*REQUIREMENT*.
Return all the lines below in which the string "flops" appears.

Stored items
----

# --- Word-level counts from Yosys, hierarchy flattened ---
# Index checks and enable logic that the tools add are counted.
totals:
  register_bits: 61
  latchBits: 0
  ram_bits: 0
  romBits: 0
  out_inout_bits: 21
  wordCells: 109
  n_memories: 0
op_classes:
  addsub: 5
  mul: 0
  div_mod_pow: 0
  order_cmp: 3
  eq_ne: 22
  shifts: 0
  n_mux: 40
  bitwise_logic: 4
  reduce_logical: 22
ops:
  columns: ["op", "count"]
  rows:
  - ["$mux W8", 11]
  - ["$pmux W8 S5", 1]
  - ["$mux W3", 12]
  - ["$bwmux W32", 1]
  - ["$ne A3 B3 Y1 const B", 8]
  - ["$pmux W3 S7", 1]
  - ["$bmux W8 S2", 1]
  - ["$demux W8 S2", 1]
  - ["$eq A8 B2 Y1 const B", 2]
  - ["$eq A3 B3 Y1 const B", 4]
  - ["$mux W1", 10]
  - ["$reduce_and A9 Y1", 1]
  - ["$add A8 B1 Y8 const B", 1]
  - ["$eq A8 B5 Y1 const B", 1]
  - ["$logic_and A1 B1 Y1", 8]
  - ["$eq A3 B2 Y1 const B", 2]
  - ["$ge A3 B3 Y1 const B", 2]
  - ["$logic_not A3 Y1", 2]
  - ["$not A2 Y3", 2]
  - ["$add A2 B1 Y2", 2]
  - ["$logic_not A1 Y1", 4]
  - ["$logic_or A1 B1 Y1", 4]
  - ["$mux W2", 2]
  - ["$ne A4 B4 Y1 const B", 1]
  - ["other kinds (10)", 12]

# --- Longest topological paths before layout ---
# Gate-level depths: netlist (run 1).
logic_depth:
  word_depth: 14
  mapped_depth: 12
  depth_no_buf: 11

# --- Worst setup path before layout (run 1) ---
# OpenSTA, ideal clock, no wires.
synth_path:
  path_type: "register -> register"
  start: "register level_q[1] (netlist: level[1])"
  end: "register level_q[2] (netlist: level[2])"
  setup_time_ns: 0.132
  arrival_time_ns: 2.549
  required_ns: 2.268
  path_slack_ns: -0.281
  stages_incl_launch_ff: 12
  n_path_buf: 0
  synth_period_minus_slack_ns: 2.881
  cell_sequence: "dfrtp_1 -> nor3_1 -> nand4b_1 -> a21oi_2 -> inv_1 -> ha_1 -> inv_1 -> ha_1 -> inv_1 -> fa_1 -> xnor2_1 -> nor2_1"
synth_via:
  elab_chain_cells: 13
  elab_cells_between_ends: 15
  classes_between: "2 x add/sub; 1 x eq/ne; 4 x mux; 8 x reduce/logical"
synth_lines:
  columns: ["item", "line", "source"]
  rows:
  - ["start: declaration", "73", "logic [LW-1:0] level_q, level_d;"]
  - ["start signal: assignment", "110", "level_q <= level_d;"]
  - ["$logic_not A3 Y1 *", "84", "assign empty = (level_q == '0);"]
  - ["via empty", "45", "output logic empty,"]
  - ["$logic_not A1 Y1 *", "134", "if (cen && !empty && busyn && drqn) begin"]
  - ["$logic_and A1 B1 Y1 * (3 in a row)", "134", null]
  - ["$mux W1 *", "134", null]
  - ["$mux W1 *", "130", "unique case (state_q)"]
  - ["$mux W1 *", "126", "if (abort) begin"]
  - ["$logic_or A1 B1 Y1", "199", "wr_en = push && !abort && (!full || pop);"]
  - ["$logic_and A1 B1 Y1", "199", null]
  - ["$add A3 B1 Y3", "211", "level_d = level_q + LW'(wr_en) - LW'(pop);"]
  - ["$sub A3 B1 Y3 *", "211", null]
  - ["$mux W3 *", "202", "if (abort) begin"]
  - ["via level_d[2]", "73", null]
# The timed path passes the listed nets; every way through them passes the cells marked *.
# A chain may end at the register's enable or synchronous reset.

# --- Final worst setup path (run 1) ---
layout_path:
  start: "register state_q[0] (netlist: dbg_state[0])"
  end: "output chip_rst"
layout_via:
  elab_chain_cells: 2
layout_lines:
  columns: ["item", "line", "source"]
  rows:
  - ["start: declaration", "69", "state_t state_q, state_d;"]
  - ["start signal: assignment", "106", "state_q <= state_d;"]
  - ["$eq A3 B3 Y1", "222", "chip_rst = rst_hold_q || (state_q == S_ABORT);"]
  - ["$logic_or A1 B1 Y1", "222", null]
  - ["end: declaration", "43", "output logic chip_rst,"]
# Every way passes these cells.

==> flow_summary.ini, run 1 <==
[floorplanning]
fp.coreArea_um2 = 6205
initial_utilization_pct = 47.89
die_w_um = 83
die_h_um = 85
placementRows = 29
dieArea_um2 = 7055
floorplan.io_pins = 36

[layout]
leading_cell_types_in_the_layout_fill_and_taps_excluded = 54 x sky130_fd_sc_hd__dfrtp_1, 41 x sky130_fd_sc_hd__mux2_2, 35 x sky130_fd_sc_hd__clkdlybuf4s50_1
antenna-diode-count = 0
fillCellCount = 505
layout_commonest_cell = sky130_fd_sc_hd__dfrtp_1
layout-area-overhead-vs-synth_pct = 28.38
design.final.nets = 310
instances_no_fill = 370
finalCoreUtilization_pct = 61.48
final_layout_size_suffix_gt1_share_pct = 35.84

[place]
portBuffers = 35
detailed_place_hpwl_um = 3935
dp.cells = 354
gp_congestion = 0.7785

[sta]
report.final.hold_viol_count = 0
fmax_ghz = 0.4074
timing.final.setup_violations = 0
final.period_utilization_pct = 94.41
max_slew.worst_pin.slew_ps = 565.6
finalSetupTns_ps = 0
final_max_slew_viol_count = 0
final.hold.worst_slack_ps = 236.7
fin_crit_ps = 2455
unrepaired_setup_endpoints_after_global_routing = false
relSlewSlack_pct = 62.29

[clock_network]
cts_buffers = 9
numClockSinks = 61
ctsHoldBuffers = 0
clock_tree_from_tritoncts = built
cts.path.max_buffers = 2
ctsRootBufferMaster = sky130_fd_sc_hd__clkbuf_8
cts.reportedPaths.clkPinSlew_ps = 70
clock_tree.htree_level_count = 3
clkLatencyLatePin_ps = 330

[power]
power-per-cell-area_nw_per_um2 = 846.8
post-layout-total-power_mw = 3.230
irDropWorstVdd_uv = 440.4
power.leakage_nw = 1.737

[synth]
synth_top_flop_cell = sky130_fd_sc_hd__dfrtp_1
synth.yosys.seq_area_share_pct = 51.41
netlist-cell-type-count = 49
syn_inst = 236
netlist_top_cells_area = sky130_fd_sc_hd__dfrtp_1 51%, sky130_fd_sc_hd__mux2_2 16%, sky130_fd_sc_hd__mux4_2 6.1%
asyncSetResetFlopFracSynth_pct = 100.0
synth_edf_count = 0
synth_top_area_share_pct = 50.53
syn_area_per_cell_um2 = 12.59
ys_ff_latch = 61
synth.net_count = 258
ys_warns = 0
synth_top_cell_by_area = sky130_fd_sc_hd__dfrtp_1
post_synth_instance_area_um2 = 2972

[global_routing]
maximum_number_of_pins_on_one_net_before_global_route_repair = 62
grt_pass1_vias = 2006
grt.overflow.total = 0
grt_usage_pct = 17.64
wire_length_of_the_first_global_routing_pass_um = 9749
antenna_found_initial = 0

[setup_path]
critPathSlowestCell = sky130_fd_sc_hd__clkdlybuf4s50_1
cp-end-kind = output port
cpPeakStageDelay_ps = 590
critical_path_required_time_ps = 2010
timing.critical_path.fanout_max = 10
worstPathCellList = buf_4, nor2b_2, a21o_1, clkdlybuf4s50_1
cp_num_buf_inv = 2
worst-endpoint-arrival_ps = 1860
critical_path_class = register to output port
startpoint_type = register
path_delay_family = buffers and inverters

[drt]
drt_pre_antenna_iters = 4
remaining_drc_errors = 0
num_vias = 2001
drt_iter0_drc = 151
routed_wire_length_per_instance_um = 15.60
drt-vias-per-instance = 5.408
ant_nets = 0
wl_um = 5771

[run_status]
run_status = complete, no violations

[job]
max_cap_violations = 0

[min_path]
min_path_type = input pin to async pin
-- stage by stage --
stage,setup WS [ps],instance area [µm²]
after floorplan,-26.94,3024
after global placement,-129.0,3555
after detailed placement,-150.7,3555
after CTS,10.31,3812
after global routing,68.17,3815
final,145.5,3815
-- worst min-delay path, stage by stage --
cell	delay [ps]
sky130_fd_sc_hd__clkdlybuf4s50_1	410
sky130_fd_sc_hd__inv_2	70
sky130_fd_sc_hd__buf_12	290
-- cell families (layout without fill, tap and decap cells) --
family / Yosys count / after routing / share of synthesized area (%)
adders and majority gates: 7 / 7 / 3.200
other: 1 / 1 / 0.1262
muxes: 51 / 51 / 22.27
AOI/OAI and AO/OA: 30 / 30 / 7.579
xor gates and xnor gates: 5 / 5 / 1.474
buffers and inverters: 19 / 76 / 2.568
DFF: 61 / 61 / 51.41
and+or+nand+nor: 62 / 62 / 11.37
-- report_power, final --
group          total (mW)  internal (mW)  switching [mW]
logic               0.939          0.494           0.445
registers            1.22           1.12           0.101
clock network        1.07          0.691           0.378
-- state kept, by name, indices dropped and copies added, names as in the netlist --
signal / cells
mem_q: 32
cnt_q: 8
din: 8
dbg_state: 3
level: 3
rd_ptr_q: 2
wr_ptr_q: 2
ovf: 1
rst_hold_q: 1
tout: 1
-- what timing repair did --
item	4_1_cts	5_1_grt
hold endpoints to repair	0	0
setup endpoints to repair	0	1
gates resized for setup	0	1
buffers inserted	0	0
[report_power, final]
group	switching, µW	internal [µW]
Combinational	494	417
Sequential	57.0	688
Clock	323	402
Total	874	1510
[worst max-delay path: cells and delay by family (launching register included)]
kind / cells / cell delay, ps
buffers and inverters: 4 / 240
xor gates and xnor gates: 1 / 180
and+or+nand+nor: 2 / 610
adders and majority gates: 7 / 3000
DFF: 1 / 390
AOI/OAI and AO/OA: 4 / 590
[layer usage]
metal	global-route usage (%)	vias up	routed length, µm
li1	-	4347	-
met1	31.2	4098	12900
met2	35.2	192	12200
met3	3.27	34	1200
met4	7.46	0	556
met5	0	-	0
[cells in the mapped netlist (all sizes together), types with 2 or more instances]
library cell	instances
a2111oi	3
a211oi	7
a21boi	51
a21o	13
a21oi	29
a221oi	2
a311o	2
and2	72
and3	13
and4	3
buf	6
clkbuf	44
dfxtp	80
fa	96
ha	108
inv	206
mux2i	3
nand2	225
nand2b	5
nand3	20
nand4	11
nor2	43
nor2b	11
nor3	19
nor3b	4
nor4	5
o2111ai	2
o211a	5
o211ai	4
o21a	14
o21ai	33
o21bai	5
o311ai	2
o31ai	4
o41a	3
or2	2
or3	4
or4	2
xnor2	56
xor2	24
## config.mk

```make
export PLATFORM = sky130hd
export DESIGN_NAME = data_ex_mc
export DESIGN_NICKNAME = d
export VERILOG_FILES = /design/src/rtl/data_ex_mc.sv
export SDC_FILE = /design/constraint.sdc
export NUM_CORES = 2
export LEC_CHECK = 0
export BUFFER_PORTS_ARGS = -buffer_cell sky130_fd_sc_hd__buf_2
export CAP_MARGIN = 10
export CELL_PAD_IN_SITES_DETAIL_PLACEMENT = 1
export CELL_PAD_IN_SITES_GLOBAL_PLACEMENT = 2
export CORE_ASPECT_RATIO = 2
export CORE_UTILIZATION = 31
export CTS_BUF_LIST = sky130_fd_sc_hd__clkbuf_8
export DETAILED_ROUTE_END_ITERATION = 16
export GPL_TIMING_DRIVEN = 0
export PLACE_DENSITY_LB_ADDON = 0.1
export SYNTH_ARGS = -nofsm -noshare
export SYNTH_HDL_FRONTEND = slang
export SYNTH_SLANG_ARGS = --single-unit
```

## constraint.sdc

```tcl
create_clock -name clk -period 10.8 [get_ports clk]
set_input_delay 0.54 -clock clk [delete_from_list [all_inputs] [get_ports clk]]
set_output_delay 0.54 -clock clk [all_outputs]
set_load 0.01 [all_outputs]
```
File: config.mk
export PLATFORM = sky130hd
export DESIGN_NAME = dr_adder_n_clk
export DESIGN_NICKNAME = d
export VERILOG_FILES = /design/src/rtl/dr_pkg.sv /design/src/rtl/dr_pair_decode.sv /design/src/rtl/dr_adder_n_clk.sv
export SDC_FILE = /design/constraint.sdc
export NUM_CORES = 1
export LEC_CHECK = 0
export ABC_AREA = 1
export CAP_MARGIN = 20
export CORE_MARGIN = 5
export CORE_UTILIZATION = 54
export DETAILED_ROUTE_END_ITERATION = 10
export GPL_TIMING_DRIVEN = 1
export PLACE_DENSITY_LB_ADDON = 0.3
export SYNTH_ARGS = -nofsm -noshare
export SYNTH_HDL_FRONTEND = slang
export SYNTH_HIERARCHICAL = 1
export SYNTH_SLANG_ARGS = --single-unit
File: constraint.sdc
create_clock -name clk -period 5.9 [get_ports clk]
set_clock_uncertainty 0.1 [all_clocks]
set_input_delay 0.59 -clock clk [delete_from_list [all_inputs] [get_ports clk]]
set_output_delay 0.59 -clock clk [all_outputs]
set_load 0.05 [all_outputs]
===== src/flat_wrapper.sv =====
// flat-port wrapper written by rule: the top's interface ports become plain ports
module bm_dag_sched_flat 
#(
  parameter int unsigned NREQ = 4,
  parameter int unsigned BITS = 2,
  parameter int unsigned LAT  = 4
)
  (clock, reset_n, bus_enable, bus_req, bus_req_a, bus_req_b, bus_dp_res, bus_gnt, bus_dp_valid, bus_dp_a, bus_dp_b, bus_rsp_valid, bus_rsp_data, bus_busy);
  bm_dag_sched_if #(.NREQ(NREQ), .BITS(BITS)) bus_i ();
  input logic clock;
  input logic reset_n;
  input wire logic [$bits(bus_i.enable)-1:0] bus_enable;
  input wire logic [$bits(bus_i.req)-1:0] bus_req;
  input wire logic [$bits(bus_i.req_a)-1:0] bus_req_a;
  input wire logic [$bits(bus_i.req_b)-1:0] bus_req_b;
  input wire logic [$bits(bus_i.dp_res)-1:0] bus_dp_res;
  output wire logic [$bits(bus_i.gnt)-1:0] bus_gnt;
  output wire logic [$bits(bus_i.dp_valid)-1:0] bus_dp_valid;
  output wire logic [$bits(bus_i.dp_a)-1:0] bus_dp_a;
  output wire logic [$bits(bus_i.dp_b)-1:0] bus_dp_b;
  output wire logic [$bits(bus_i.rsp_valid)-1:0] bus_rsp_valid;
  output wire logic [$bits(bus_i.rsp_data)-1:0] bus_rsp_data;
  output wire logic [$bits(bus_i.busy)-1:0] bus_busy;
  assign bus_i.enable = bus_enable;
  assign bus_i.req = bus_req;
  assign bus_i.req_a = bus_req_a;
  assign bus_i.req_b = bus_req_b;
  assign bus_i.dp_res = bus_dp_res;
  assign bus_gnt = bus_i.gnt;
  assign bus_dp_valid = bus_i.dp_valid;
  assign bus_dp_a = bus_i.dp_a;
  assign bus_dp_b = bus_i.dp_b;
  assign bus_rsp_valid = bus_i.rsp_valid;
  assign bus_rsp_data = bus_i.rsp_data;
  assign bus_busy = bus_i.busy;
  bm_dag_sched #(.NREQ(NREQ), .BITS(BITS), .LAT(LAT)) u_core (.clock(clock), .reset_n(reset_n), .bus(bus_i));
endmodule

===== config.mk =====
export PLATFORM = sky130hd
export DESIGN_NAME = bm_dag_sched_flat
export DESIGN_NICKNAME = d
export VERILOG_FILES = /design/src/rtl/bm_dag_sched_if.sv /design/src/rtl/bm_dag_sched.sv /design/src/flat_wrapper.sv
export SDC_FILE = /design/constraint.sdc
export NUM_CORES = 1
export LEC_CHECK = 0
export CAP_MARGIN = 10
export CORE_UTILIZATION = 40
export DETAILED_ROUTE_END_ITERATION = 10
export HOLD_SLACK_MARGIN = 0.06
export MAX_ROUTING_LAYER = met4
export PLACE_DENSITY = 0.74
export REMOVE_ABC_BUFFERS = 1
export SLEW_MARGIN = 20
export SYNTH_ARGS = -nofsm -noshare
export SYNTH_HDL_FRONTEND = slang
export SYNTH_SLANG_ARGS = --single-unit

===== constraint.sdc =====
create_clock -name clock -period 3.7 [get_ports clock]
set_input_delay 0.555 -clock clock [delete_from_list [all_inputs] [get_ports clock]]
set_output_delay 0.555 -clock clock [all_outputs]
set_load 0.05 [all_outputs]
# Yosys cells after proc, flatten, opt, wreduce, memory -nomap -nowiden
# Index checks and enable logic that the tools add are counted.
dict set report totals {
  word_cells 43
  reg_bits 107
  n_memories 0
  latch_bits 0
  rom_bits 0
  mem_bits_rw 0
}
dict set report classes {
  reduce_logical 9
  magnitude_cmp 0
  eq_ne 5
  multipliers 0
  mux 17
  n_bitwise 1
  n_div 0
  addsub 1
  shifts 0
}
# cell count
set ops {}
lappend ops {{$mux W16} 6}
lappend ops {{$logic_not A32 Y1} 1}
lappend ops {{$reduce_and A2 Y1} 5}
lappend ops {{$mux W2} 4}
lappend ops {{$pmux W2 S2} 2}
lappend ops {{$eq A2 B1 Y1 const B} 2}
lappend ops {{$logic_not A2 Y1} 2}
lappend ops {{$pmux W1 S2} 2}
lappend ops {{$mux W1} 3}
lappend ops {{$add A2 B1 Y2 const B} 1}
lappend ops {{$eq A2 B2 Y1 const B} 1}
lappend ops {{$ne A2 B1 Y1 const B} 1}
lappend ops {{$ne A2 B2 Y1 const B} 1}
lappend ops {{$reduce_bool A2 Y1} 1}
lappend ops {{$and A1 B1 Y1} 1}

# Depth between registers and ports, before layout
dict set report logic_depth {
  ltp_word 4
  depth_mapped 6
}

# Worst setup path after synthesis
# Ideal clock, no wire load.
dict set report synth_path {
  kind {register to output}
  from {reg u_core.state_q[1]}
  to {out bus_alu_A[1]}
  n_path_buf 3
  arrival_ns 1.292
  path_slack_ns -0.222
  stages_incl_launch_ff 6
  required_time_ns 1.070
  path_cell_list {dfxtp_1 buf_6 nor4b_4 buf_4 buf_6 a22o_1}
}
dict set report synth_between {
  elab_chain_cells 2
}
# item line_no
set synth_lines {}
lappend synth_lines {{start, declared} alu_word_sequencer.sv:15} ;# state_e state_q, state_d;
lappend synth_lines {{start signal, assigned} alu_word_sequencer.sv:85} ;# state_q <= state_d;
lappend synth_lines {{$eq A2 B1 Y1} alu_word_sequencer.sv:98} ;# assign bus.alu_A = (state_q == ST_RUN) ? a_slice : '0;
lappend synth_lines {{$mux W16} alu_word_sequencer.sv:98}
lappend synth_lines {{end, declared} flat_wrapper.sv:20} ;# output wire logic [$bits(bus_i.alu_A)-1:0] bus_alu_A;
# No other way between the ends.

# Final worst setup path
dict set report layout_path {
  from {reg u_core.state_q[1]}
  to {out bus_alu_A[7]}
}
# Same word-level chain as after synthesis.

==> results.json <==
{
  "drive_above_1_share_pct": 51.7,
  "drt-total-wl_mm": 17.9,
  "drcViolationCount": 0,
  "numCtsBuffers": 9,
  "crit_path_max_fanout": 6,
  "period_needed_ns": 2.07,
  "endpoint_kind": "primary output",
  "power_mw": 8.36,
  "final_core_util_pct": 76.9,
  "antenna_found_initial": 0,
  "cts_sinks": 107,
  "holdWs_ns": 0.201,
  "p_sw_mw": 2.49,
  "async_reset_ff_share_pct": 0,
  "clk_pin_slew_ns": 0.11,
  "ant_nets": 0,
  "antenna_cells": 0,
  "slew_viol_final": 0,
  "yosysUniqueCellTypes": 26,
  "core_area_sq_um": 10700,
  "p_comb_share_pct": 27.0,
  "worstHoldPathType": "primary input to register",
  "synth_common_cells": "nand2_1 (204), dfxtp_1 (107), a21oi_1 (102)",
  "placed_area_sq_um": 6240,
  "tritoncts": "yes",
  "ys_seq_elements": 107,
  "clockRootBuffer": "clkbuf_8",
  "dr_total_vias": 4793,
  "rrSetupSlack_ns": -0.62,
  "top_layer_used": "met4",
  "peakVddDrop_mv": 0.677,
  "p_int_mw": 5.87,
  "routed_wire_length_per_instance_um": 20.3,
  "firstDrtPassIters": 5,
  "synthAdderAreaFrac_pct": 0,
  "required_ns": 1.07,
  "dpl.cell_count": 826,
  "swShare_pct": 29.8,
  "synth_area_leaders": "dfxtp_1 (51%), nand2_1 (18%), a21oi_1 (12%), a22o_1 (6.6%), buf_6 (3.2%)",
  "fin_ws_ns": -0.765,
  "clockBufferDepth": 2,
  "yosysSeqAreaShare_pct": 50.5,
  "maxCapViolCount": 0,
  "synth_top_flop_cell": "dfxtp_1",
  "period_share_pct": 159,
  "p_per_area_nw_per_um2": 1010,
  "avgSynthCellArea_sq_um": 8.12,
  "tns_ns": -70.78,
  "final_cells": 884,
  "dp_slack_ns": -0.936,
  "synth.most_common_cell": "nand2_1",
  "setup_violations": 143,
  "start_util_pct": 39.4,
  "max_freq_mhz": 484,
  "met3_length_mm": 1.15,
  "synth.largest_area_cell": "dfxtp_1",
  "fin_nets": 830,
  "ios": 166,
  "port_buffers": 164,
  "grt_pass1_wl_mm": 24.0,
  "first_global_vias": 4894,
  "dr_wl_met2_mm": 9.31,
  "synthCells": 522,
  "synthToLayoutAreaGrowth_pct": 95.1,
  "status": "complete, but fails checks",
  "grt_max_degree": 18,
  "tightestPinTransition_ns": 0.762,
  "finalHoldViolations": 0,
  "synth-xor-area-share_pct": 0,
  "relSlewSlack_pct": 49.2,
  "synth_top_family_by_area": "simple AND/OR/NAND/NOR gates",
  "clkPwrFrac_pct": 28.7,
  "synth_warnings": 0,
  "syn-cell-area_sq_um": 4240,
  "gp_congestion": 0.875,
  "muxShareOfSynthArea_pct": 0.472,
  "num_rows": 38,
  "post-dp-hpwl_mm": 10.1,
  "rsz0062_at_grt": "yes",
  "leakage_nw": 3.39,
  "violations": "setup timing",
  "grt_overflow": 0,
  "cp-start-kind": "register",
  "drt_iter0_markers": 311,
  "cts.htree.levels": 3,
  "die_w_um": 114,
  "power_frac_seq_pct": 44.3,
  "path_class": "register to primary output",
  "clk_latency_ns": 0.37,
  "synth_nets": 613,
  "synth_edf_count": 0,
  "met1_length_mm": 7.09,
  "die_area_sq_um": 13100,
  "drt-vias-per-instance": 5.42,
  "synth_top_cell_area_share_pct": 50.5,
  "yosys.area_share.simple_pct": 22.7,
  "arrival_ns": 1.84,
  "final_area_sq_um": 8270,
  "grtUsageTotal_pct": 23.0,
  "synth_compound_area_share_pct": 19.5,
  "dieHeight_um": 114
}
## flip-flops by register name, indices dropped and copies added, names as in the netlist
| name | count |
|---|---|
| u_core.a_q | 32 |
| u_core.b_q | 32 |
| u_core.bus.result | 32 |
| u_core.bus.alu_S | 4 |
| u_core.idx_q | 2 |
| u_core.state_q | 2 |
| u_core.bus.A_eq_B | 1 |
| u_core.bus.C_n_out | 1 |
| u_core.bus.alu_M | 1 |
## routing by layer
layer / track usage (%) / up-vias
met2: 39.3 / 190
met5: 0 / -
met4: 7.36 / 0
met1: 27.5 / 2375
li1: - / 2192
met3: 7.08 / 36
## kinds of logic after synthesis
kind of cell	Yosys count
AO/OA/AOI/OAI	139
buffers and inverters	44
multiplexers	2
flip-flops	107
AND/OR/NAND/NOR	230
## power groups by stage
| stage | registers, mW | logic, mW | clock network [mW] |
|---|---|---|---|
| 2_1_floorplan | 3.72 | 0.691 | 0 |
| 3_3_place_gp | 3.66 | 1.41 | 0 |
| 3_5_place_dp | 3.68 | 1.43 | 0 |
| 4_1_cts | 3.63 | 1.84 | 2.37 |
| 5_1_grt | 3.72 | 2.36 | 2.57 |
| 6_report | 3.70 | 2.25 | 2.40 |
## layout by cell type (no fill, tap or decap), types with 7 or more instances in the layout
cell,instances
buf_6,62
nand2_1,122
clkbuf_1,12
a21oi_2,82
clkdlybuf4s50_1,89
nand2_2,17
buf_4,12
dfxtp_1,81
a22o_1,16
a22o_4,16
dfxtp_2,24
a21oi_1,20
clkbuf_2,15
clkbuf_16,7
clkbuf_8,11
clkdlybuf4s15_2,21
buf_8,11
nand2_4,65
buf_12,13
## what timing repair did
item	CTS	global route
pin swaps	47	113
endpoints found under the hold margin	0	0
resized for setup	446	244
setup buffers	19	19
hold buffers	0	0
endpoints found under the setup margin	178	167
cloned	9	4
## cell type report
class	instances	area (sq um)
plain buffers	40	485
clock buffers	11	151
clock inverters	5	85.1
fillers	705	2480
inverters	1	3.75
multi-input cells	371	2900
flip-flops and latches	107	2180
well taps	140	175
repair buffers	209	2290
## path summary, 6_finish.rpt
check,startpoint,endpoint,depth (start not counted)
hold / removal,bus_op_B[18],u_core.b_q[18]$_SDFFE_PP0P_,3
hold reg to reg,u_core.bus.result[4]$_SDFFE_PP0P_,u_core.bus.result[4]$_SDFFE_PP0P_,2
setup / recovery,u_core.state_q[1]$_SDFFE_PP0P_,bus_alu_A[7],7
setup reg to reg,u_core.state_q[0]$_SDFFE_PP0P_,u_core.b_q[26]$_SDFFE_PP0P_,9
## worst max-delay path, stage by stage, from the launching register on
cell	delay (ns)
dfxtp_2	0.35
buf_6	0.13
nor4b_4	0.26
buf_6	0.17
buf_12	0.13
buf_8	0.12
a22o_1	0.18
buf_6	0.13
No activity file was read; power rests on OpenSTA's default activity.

----

*TASK SOLUTION*.
## flip-flops by register name, indices dropped and copies added, names as in the netlist
flip-flops	107
flip-flops and latches	107	2180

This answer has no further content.